##### Raw data #####

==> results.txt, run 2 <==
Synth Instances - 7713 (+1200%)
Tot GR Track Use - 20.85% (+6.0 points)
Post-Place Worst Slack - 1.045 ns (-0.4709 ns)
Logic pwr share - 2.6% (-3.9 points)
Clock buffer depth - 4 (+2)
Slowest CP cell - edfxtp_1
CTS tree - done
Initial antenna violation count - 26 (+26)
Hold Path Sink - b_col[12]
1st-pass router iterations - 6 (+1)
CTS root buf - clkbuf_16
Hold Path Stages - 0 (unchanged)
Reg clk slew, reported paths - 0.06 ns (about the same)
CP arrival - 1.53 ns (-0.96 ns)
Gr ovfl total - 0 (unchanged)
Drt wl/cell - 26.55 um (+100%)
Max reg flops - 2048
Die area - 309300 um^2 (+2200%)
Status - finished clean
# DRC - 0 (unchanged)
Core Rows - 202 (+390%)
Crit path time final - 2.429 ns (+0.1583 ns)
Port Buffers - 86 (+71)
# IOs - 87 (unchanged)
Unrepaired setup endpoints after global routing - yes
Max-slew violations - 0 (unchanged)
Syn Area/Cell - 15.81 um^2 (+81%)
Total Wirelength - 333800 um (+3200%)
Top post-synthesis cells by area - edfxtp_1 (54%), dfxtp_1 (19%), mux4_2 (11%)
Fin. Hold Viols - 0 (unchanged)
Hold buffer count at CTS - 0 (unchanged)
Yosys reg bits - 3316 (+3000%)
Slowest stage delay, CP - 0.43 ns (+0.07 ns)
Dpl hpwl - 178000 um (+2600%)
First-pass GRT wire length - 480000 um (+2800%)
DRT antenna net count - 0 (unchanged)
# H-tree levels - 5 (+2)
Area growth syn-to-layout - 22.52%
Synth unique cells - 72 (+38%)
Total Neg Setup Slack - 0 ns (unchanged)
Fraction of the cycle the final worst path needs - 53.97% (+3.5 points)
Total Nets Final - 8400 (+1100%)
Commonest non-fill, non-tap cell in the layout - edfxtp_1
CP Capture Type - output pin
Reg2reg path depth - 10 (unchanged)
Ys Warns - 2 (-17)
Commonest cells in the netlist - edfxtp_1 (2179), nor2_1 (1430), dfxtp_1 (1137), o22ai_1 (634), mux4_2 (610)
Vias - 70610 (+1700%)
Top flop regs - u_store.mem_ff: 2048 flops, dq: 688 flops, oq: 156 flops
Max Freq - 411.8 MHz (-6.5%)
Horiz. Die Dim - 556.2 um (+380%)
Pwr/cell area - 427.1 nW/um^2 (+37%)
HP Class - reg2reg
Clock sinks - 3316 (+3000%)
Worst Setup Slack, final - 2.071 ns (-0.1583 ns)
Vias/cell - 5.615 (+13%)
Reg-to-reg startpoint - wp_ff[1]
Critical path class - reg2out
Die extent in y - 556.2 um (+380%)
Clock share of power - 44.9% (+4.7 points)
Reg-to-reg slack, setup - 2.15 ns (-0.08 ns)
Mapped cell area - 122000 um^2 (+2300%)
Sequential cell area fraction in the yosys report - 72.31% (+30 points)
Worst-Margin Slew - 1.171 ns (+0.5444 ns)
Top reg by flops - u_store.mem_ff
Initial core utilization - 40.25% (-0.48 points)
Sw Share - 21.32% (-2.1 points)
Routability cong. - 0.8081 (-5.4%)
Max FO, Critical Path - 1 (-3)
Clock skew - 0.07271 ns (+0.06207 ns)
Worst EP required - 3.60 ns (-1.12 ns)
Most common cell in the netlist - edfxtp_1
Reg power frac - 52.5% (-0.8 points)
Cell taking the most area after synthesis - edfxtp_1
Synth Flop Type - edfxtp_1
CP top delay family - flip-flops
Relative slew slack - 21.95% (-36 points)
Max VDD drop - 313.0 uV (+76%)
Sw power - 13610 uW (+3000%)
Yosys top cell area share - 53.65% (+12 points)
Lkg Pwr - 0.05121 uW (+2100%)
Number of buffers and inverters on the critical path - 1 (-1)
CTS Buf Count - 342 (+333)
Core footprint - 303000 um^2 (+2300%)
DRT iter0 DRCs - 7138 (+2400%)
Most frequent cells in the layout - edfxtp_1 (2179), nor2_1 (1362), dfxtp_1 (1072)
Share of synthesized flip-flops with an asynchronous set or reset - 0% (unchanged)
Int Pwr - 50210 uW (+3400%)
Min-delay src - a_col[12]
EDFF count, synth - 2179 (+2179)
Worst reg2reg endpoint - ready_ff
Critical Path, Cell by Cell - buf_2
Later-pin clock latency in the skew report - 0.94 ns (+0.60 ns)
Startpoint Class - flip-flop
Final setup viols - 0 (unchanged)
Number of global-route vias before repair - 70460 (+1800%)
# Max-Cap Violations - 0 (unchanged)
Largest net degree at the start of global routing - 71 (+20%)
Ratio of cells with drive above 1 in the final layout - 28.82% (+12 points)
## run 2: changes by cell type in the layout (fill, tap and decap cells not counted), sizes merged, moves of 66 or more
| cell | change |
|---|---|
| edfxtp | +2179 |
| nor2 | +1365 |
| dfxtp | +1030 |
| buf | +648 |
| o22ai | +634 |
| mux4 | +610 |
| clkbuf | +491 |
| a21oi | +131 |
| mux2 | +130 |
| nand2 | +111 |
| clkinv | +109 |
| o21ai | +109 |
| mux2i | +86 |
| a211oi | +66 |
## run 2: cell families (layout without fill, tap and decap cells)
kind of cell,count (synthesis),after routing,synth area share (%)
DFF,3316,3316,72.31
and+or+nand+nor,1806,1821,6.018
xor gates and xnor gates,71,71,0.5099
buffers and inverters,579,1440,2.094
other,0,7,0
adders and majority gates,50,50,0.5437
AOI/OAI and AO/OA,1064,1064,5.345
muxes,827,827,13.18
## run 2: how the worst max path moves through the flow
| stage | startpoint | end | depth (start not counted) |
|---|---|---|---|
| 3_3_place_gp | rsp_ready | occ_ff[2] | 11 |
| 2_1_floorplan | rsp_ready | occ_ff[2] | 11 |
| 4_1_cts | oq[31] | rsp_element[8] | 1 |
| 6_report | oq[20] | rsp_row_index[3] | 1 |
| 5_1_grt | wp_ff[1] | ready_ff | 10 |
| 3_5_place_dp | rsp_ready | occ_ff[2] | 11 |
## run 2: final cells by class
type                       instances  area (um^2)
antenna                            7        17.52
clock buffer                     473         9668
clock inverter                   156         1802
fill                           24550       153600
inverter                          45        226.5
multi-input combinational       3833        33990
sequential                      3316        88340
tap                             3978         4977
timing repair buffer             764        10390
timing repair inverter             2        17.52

#####

__Directions__. All lines above from the line with "# H-tree levels - 5 (+2)" through the line with "HP Class - reg2reg", both included, are to be set down exactly, with nothing else.

__Output below__.
# H-tree levels - 5 (+2)
Area growth syn-to-layout - 22.52%
Synth unique cells - 72 (+38%)
Total Neg Setup Slack - 0 ns (unchanged)
Fraction of the cycle the final worst path needs - 53.97% (+3.5 points)
Total Nets Final - 8400 (+1100%)
Commonest non-fill, non-tap cell in the layout - edfxtp_1
CP Capture Type - output pin
Reg2reg path depth - 10 (unchanged)
Ys Warns - 2 (-17)
Commonest cells in the netlist - edfxtp_1 (2179), nor2_1 (1430), dfxtp_1 (1137), o22ai_1 (634), mux4_2 (610)
Vias - 70610 (+1700%)
Top flop regs - u_store.mem_ff: 2048 flops, dq: 688 flops, oq: 156 flops
Max Freq - 411.8 MHz (-6.5%)
Horiz. Die Dim - 556.2 um (+380%)
Pwr/cell area - 427.1 nW/um^2 (+37%)
HP Class - reg2reg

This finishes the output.